# WANTED- Music Composer for Nintendoish RPG that teaches Japanese



## melonmintgames (Jul 15, 2020)

EDIT: Please see my reply below. Once again, my apologies to everyone.

Hi everyone,

I am looking for a music composer for my Indie Game called "Nihongo Quest."

The game is the first in a series of RPGs that will teach the player how to understand Japanese.

*STYLE:*
I have interested some preliminary screenshots from the game below to give you an idea, but my biggest influences for the game have largely been Nintendo games, so I am hoping to have someone that can compose in that sort of style.

*WHAT I NEED: *
The game is actually quite an ambitious project, so I will need quite a bit of music to accompany the game. I probably need a 30 second- 1 minute song for each of the following:

1 Main theme
~23 town themes
~23 path/route themes
~4 battle themes
~5 character/villain themes
1 Dungeon Theme
1 Racing Mini Game theme

I might be forgetting a few, but in total I believe it should come out to ~60 songs.

*COMPENSATION:*
As this is a budget indie game, compensation will be approximately $3000-4000. That means that it will probably come out to somewhere around $50-$100 per minute of music. Additionally, I would also be open to selling the soundtrack as a DLC/extra to the game and figuring out some sort of revenue share to get you additional profit. If you are really interested in the game but would need to negotiate the compensation, please let me know privately.

*TIMELINE:*
We are aiming for a release of this game during Q1 of next year, so I would be hoping to have all of the work done between now and the end of the year. Ideally, we would have 5-10ish songs done in the next month or so and then 1-2 songs per week until the end of the year so that the songs are developed along with the game.


----------



## doctoremmet (Jul 15, 2020)

@Haakond Sounds like something that you’d be comfortable with? Given your experience with games...


----------



## Kent (Jul 15, 2020)

Looks like something between Pokémon and Earthbound. Love it! Best of luck!


----------



## Bruno Marques (Jul 15, 2020)

Sounds Good , we can talk about it


----------



## AlexRuger (Jul 15, 2020)

Messaged you!


----------



## VHCMusic (Jul 16, 2020)

Sent a PM too


----------



## darkmagi250 (Jul 16, 2020)

*PM sent!*


----------



## Haakond (Jul 16, 2020)

doctoremmet said:


> @Haakond Sounds like something that you’d be comfortable with? Given your experience with games...


Thanks for the mention 




melonmintgames said:


> Hi everyone,
> 
> I am looking for a music composer for my Indie Game called "Nihongo Quest."
> 
> ...



I have sent a PM!


----------



## gtrwll (Jul 16, 2020)

I think it’s refreshing to see a thought-out wanted ad with a clear budget scope from an indie dev.


----------



## Kent (Jul 16, 2020)

gtrwll said:


> I think it’s refreshing to see a thought-out wanted ad with a clear budget scope from an indie dev.


truth here


----------



## melonmintgames (Jul 16, 2020)

Thanks for the feedback everyone.

I apologize if the budget that I proposed was offensive or seems like I am trying to exploit people for their talents. My intent was to be as straightforward and open as possible so that if my offers were ridiculous, the thread would just be ignored. I appreciate others pointing out more realistic fees for what this service is worth, and now I feel quite guilty for posting this here.
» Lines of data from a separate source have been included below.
### src/rtl/feature_pad_gen.sv
// Zero-padding generator: streams a W x W map from a FIFO as a gapless (W+2)^2 padded burst.
// Latency: start -> first valid word 3 cycles; slot -> data_out 2 cycles; done 1 cycle after last word.
// Backpressure: none; FEATURE_PAD_UFLOW_EN substitutes zeros for starved reads and flags uflow_err.
module feature_pad_gen
    import feature_pkg::*;
#(
    parameter int DATA_W    = PIX_W,
    parameter int ROW_CNT_W = 7
) (
    input  logic                 sclk,
    input  logic                 s_rst_n,
    input  logic                 start,
    input  logic [COL_SEL_W-1:0] feature_col_select,
    output logic                 busy,
    output logic                 done,
`ifdef FEATURE_PAD_UFLOW_EN
    output logic                 uflow_err,
`endif
    feature_pad_gen_if.master    bus
);
    localparam logic [CNT_W-1:0] ROW_SAT = CNT_W'((1 << ROW_CNT_W) - 1);

    state_t               state_q, state_d;
    logic                 flush_q;
    logic                 done_q;
    logic [CNT_W-1:0]     p_q;
    logic [COL_SEL_W-1:0] col_sel_q;

    logic                 accept, run, body, starved, rd_en;
    logic                 last_slot, pad_slot;
    logic [CNT_W-1:0]     row;

    logic                 s1_vld, s1_pad;
    logic [CNT_W-1:0]     s1_row;
    logic [DATA_W-1:0]    pix;
    logic [DATA_W-1:0]    dout_q;
    logic                 vld_q;
    logic [ROW_CNT_W-1:0] rcnt_q;

    assign run    = (state_q == ST_RUN);
    assign accept = start && (state_q == ST_IDLE);
    assign body   = run && !pad_slot;
    assign pix    = bus.in_data;

`ifdef FEATURE_PAD_UFLOW_EN
    // A starved body slot still advances so the burst keeps its shape.
    assign starved = body && bus.in_empty;
`else
    assign starved = 1'b0;
`endif
    assign rd_en = body && !starved;

    feature_pad_cnt u_cnt (
        .sclk      (sclk),
        .s_rst_n   (s_rst_n),
        .clr       (accept),
        .en        (run),
        .pad_size  (p_q),
        .row       (row),
        .last_slot (last_slot),
        .pad_slot  (pad_slot)
    );

    always_comb begin
        state_d = state_q;
        unique case (state_q)
            ST_IDLE:  if (start)     state_d = ST_RUN;
            ST_RUN:   if (last_slot) state_d = ST_FLUSH;
            ST_FLUSH: if (flush_q)   state_d = ST_IDLE;
            default:                 state_d = ST_IDLE;
        endcase
    end

    always_ff @(posedge sclk or negedge s_rst_n) begin
        if (!s_rst_n) begin
            state_q   <= ST_IDLE;
            flush_q   <= 1'b0;
            done_q    <= 1'b0;
            p_q       <= '0;
            col_sel_q <= '0;
        end else begin
            state_q <= state_d;
            flush_q <= (state_q == ST_FLUSH) && !flush_q;
            done_q  <= (state_q == ST_FLUSH) && flush_q;
            if (accept) begin
                p_q       <= map_width(feature_col_select) + CNT_W'(2);
                col_sel_q <= feature_col_select;
            end
        end
    end

    // Stage 1 tracks the read in flight; stage 2 muxes the FIFO word against zero.
    always_ff @(posedge sclk or negedge s_rst_n) begin
        if (!s_rst_n) begin
            s1_vld <= 1'b0;
            s1_pad <= 1'b0;
            s1_row <= '0;
            dout_q <= '0;
            vld_q  <= 1'b0;
            rcnt_q <= '0;
        end else begin
            s1_vld <= run;
            s1_pad <= pad_slot || starved;
            s1_row <= row;
            dout_q <= (s1_vld && !s1_pad) ? pix : '0;
            vld_q  <= s1_vld;
            if (!s1_vld)
                rcnt_q <= '0;
            else if (s1_row > ROW_SAT)
                rcnt_q <= '1;
            else
                rcnt_q <= s1_row[ROW_CNT_W-1:0];
        end
    end

`ifdef FEATURE_PAD_UFLOW_EN
    logic uflow_q;
    always_ff @(posedge sclk or negedge s_rst_n) begin
        if (!s_rst_n)
            uflow_q <= 1'b0;
        else if (accept)
            uflow_q <= 1'b0;
        else if (starved)
            uflow_q <= 1'b1;
    end
    assign uflow_err = uflow_q;
`endif

    assign bus.in_rd_en        = rd_en;
    assign bus.data_out        = dout_q;
    assign bus.data_out_vld    = vld_q;
    assign bus.padding_row_cnt = rcnt_q;
    assign bus.col_select_out  = col_sel_q;
    assign busy                = (state_q != ST_IDLE);
    assign done                = done_q;
endmodule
I was honestly shocked at the incredible talent that offered to help me on my project. I had heard there were some very talented people here, but you guys are really, really talented!!!

As other people have picked up on, I am mostly making this game on my own with 100% money from my own pocket. Since I really don't want to be part of a problem for underpaid composers or to be known as a dev who tries to exploit people, I am thinking of finding a different route for getting my music, be it a royalty free library or whatever the case may be.

If my game winds up being successful to the point where I can pay someone a fair fee for their time, I will certainly be back because I am seriously impressed by everyone's talents on here. Once again, I apologize for the post, and wish everyone here the best, as you guys really are very talented.


----------



## Tice (Jul 16, 2020)

melonmintgames said:


> Thanks for the feedback everyone.
> 
> I apologize if the budget that I proposed was offensive or seems like I am trying to exploit people for their talents. My intent was to be as straightforward and open as possible so that if my offers were ridiculous, the thread would just be ignored. I appreciate others pointing out more realistic fees for what this service is worth, and now I feel quite guilty for posting this here.
> 
> ...



Your heart is obviously in the right place, I don't doubt that. May I suggest a more open-ended approach to negotiations:
Tell the composer you're negotiating with what your budget for music is and ask them what they can do for that budget. The composer will often have great ideas for maximizing the amount of music you do have so that you can do more with less.
Rather than having a clear idea of what music you want where in your game, trust their expertise to find out what you can really do with the means you have.


----------



## melonmintgames (Jul 16, 2020)

Tice said:


> Your heart is obviously in the right place, I don't doubt that. May I suggest a more open-ended approach to negotiations:
> Tell the composer you're negotiating with what your budget for music is and ask them what they can do for that budget. The composer will often have great ideas for maximizing the amount of music you do have so that you can do more with less.
> Rather than having a clear idea of what music you want where in your game, trust their expertise to find out what you can really do with the means you have.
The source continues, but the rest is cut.